When the Second Boer War seemed imminent, New Zealand offered its support. On 28 September 1899, Prime Minister Richard Seddon asked Parliament to approve the offer to the imperial government of a contingent of mounted rifles thus becoming the first British Colony to send troops to the Boer War. The British position in the dispute with the Transvaal was 'moderate and righteous', he maintained. He stressed the 'crimson tie' of Empire which bound New Zealand to the Mother-country and the importance of a strong British Empire for the colony's security.[77]
By the time peace was concluded two and a half years later, ten contingents of volunteers, totalling nearly 6,500 men from New Zealand, with 8,000 horses had fought in the conflict, along with doctors, nurses, veterinary surgeons and a small number of school teachers.[78] 70 New Zealanders died from enemy action, with another 158 killed accidentally or by disease.[79]
During the war, the British army also included substantial contingents from South Africa itself. There were large communities of English-speaking immigrants and settlers in Natal and Cape Colony (especially around Cape Town and Grahamstown), which formed volunteer units which took the field, or local "town guards". At one stage of the war, a "Colonial Division", consisting of five light horse and infantry units under Brigadier General Edward Brabant, took part in the invasion of the Orange Free State. Part of it withstood a siege by Christiaan De Wet at Wepener on the borders of Basutoland. Another large source of volunteers was the uitlander community, many of whom hastily left Johannesburg in the days immediately preceding the war.

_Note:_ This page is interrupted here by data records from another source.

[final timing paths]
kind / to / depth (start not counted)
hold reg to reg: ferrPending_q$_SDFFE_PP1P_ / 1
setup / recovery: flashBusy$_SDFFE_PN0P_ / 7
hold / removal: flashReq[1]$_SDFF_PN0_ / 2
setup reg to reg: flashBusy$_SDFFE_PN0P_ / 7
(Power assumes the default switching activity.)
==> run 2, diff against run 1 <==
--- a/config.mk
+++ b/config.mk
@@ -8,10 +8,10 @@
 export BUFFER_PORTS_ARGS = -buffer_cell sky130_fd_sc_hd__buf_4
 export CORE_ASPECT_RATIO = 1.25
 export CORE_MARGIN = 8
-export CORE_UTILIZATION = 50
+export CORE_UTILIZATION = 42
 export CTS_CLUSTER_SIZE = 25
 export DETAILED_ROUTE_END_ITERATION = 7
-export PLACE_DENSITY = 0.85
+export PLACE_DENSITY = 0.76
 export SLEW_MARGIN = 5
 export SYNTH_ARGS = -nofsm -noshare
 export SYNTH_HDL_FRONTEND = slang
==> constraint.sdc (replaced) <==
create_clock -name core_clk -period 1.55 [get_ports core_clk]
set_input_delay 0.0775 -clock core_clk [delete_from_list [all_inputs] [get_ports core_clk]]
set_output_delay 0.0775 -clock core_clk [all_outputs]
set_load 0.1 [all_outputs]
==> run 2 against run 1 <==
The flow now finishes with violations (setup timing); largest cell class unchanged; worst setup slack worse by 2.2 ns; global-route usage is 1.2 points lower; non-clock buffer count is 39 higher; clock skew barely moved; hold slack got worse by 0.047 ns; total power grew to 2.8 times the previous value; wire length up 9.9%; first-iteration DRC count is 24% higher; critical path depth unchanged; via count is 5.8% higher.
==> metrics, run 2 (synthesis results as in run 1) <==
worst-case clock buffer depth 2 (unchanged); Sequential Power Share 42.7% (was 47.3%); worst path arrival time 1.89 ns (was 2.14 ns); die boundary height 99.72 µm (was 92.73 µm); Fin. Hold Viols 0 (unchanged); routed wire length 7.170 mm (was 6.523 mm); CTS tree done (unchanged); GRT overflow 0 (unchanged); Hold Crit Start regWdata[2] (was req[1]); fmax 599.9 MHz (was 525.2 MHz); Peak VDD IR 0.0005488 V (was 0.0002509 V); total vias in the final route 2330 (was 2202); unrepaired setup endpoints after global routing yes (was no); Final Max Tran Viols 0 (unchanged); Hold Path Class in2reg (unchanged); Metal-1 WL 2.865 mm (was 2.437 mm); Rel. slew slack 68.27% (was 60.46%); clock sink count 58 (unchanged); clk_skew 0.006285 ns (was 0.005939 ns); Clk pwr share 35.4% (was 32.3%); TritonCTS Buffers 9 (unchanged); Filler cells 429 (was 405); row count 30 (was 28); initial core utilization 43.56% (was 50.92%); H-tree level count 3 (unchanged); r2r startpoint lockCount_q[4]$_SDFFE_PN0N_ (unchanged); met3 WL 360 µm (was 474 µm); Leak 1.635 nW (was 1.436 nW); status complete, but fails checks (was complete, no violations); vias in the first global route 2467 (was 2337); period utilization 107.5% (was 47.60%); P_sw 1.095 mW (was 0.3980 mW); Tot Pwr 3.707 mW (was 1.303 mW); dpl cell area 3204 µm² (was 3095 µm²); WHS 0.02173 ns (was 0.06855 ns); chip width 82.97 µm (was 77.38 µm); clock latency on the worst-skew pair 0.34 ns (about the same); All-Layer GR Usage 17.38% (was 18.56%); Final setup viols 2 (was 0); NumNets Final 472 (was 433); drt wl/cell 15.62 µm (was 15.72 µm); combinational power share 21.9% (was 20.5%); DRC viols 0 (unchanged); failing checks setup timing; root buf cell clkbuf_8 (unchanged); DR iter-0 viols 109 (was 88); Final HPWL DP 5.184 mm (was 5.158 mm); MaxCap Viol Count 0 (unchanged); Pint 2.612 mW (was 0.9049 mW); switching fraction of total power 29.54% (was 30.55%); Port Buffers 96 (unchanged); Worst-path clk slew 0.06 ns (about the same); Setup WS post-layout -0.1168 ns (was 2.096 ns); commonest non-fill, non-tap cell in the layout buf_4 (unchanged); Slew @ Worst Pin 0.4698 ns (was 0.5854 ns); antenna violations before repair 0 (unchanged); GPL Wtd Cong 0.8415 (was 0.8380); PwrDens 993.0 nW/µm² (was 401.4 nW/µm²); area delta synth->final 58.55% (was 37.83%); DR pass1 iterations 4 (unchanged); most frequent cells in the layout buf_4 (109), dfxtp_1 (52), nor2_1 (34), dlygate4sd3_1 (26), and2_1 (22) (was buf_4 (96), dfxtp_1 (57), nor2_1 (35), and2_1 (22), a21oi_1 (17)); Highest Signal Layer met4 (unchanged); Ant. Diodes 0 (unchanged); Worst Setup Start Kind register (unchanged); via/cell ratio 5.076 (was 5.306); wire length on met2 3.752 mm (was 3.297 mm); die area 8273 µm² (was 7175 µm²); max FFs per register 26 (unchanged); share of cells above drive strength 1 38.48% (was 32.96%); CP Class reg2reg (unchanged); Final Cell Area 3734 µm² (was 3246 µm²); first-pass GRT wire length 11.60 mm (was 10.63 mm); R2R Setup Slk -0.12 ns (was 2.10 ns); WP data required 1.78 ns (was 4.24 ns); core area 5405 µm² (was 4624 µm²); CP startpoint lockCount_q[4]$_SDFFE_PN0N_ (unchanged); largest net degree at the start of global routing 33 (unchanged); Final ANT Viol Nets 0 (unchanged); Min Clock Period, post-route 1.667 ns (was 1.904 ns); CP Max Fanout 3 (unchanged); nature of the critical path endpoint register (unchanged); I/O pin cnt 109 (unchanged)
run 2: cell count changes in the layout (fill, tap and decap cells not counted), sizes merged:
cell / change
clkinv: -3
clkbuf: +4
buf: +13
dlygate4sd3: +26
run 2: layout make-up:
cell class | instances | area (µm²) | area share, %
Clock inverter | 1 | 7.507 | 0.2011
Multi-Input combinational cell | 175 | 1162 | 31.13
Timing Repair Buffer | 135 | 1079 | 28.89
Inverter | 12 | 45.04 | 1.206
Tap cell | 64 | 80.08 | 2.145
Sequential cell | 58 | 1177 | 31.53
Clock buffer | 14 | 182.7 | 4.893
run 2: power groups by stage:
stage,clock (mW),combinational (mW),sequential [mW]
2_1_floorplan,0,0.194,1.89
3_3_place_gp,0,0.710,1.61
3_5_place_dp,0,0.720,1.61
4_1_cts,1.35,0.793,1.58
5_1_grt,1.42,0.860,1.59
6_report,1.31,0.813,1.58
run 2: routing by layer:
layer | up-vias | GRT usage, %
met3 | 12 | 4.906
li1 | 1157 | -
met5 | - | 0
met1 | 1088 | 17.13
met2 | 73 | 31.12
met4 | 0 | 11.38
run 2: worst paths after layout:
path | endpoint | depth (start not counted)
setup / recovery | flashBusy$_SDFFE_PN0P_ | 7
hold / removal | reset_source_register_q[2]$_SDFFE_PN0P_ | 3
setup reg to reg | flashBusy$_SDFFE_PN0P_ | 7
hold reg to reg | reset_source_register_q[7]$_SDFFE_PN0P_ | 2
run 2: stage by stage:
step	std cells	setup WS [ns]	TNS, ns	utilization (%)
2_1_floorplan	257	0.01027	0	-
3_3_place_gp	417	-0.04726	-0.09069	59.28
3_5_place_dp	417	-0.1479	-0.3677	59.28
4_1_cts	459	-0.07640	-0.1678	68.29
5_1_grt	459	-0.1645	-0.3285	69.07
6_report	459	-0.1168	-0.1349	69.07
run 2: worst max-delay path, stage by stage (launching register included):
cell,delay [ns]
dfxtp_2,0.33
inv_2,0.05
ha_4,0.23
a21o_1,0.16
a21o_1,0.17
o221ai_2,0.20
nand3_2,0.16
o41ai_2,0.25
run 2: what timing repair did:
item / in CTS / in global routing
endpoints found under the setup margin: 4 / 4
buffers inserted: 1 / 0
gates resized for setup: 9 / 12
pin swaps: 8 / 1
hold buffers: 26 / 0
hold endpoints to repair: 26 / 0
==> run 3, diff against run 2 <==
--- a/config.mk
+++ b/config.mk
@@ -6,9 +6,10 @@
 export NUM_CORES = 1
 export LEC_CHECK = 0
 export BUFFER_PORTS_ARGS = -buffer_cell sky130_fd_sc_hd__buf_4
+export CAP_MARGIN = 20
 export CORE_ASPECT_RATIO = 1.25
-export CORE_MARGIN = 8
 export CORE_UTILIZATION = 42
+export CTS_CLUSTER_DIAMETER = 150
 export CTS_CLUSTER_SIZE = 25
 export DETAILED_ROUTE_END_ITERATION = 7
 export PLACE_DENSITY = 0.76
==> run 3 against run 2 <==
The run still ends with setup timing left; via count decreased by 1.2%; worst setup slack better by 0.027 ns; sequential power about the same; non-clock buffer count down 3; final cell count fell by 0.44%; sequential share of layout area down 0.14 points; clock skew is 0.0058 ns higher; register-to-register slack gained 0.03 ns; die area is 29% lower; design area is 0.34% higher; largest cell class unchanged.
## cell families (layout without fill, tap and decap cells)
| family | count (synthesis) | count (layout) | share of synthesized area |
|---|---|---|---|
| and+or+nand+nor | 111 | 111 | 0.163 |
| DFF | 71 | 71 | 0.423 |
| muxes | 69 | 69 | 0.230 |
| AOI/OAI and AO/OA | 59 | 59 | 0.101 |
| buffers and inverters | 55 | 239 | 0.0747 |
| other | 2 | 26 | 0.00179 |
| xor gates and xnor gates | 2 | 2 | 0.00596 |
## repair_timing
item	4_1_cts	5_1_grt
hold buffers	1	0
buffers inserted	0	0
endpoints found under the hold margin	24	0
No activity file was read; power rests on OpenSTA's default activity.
[config.mk]
export PLATFORM = sky130hd
export DESIGN_NAME = ppde_top
export DESIGN_NICKNAME = d
export VERILOG_FILES = /design/src/ppde_pkg.sv /design/src/ppde_irq_if.sv /design/src/ppde_edge_det.sv /design/src/ppde_top.sv
export SDC_FILE = /design/constraint.sdc
export NUM_CORES = 1
export LEC_CHECK = 0
export ABC_AREA = 1
export BUFFER_PORTS_ARGS = -buffer_cell sky130_fd_sc_hd__buf_4
export CORE_MARGIN = 2
export CORE_UTILIZATION = 40
export CTS_CLUSTER_DIAMETER = 80
export DETAILED_ROUTE_END_ITERATION = 16
export GPL_TIMING_DRIVEN = 1
export PLACE_DENSITY_LB_ADDON = 0.12
export SLEW_MARGIN = 20
export SYNTH_ARGS = -nofsm -noshare
export SYNTH_HDL_FRONTEND = slang
export SYNTH_SLANG_ARGS = --single-unit
[constraint.sdc]
create_clock -name i_core_clk -period 1.8 [get_ports i_core_clk]
set_input_delay 0.09 -clock i_core_clk [delete_from_list [all_inputs] [get_ports i_core_clk]]
set_output_delay 0.09 -clock i_core_clk [all_outputs]
set_load 0.03 [all_outputs]
==> src/rtl/addr_fifo_defines.svh <==
// Constants for the read address channel FIFO stage.
`ifndef ADDR_FIFO_DEFINES_SVH
`define ADDR_FIFO_DEFINES_SVH
`define FIFO_DEPTH 4
`define ADDR_W 32
`define PROT_W 3
`define ENTRY_W 35
`define CODE_W 42
`define PARITY_W 6
`define LEVEL_W 3
`define SETTING_W 2
`define PADDR_W 12
`define CTRL_OFFSET 12'h000
`define STATUS_OFFSET 12'h004
`define SETTINGS_OFFSET 12'h008
`define FAULT_COUNT_OFFSET 12'h00C
`define FAULT_ADDR_OFFSET 12'h010
`define CTRL_ECC_BIT 0
`define CTRL_ECC_RESET 1'b1
`define STAT_LEVEL_LSB 0
`define STAT_HIGH_BIT 4
`define STAT_LOW_BIT 5
`define STAT_CORR_BIT 6
`define STAT_UNCORR_BIT 7
`define STAT_OUT_VALID_BIT 8
`define SET_LOW_LSB 8
`define CNT_UNCORR_LSB 8
`define FAULT_CNT_W 8
`define INJECT_BIT_A 3
`define INJECT_BIT_B 5
`endif

==> src/rtl/addr_fifo_pkg.sv <==
// Types shared by the read address channel FIFO stage.
`include "addr_fifo_defines.svh"
package addr_fifo_pkg;
	typedef struct packed {
		logic [`ADDR_W-1:0] addr;
		logic [`PROT_W-1:0] prot;
	} addr_entry_t;
	typedef logic [`CODE_W-1:0] code_word_t;
	typedef struct packed {
		logic corrected;
		logic uncorrectable;
	} fault_t;
	typedef struct packed {
		addr_entry_t data;
		fault_t fault;
	} decoded_t;
	typedef struct packed {
		logic loaded;
		logic [`SETTING_W-1:0] high_setting;
		logic [`SETTING_W-1:0] low_setting;
		logic ecc_enable;
		logic out_valid;
		addr_entry_t out_entry;
		fault_t out_fault;
		logic [`LEVEL_W-1:0] level;
		logic high_flag;
		logic low_flag;
		logic sticky_corr;
		logic sticky_uncorr;
		logic [`FAULT_CNT_W-1:0] corr_count;
		logic [`FAULT_CNT_W-1:0] uncorr_count;
		logic [`ADDR_W-1:0] fault_addr;
		logic [31:0] rdata;
	} top_state_t;
endpackage : addr_fifo_pkg
### config.mk
export PLATFORM = sky130hd
export DESIGN_NAME = stm_msg_handler
export DESIGN_NICKNAME = d
export VERILOG_FILES = /design/src/rtl/stm_pkg.sv /design/src/rtl/stm_msg_handler.sv
export VERILOG_INCLUDE_DIRS = /design/src /design/src/rtl
export SDC_FILE = /design/constraint.sdc
export NUM_CORES = 1
export LEC_CHECK = 0
export BUFFER_PORTS_ARGS = -buffer_cell sky130_fd_sc_hd__buf_4
export CELL_PAD_IN_SITES_DETAIL_PLACEMENT = 1
export CELL_PAD_IN_SITES_GLOBAL_PLACEMENT = 2
export CORE_ASPECT_RATIO = 1.25
export CORE_MARGIN = 1.5
export CORE_UTILIZATION = 35
export DETAILED_ROUTE_END_ITERATION = 10
export GPL_TIMING_DRIVEN = 0
export HOLD_SLACK_MARGIN = 0.12
export PLACE_DENSITY_LB_ADDON = 0.1
export SYNTH_ARGS = -nofsm -noshare
export SYNTH_HDL_FRONTEND = slang
export SYNTH_SLANG_ARGS = --single-unit
### constraint.sdc
create_clock -name clk -period 10.9 [get_ports clk]
set_clock_uncertainty 0.05 [all_clocks]
set_input_delay 0.545 -clock clk [delete_from_list [all_inputs] [get_ports clk]]
set_output_delay 0.545 -clock clk [all_outputs]
set_load 0.05 [all_outputs]
### src/rtl/stm_cfg.svh
// Constants of the target message handler: codes, offsets, timing
`ifndef STM_CFG_SVH
`define STM_CFG_SVH

// ----------------------------------------------------------------
// Message codes
// ----------------------------------------------------------------
`define STM_MSG_EXT 8'h01
`define STM_MSG_DISC 8'h04
`define STM_MSG_REJ 8'h07
`define STM_MSG_BDR 8'h0C
`define STM_MSG_CONT 8'h12
`define STM_MSG_TTD 8'h13
`define STM_MSG_SIMPLE 8'h20
`define STM_MSG_HEAD 8'h21
`define STM_MSG_ORDER 8'h22
`define STM_MSG_RESID 8'h23
`define STM_ID_TX 8'h80
`define STM_RESID_ONE 8'h01

// ----------------------------------------------------------------
// Identify byte fields
// ----------------------------------------------------------------
`define STM_ID_BIT 7
`define STM_ID_DPRIV 6
`define STM_ID_LUNTAR 5

// ----------------------------------------------------------------
// Extended message codes and lengths
// ----------------------------------------------------------------
`define STM_XC_SDTR 8'h01
`define STM_XC_WDTR 8'h03
`define STM_XL_SDTR 9'h003
`define STM_XL_WDTR 9'h002
`define STM_XL_ZERO 9'h100
`define STM_OFS_UNLIM 8'hFF

// ----------------------------------------------------------------
// Register offsets and reset values
// ----------------------------------------------------------------
`define STM_REG_CTRL 2'h0
`define STM_REG_STAT 2'h1
`define STM_REG_PER 2'h2
`define STM_REG_OFS 2'h3
`define STM_CTRL_RST 1'b0

// ----------------------------------------------------------------
// Timing and queue depth
// ----------------------------------------------------------------
`define STM_CLK_PS 5000
`define STM_PF_PS 4000
`define STM_QDEPTH 4

`endif

### src/rtl/stm_pkg.sv
// Types of the target message handler
package stm_pkg;

   typedef enum logic [1:0] {
      RX_MSG,
      RX_TAG,
      RX_XLEN,
      RX_XBODY
   } stm_rx_t;

   typedef struct packed {
      stm_rx_t rx;
      logic [8:0] xlen;
      logic [8:0] xidx;
      logic [7:0] xcode;
      logic [7:0] xarg0;
      logic [7:0] xarg1;
      logic [1:0] qtype;
      logic disc_priv;
      logic ttd;
      logic grant;
      logic rej_pend;
      logic wait_rej;
      logic bus_free;
      logic sync_on;
      logic width16;
      logic wide_en;
      logic neg_done;
      logic [7:0] period;
      logic [7:0] offset;
      logic [3:0][7:0] tx_buf;
      logic [2:0] tx_n;
      logic tx_disc;
      logic [3:0][7:0] q_tag;
      logic [2:0] q_cnt;
      logic other_vld;
      logic [7:0] other_byte;
      logic [7:0] rdata;
   } stm_state_t;

endpackage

Later during the war, Lord Kitchener attempted to form a Boer Police Force, as part of his efforts to pacify the occupied areas and effect a reconciliation with the Boer community. The members of this force were despised as traitors by the Boers still in the field. Those Boers who attempted to remain neutral after giving their parole to British forces were derided as "hensoppers" (hands-uppers) and were often coerced into giving support to the Boer guerillas. (This was one of the reasons for the British ruthlessly scouring the countryside of people, livestock and anything else which the Boer commandos might find useful.)
Like the Canadian and particularly the Australian and New Zealand contingents, many of the volunteer units formed by South Africans were "light horse" or mounted infantry, well suited to the countryside and manner of warfare. Some regular British officers scorned their comparative lack of formal discipline, but the light horse units were hardier and more suited to the demands of campaigning than the overloaded British cavalry, who were still obsessed with the charge with lance or sabre. At their peak, 24,000 South Africans (including volunteers from the Empire) served in the field in various "Colonial" units. Notable units (in addition to the Imperial Light Horse) were the South African Light Horse, Rimington's Guides, Kitchener's Horse and the Imperial Light Infantry.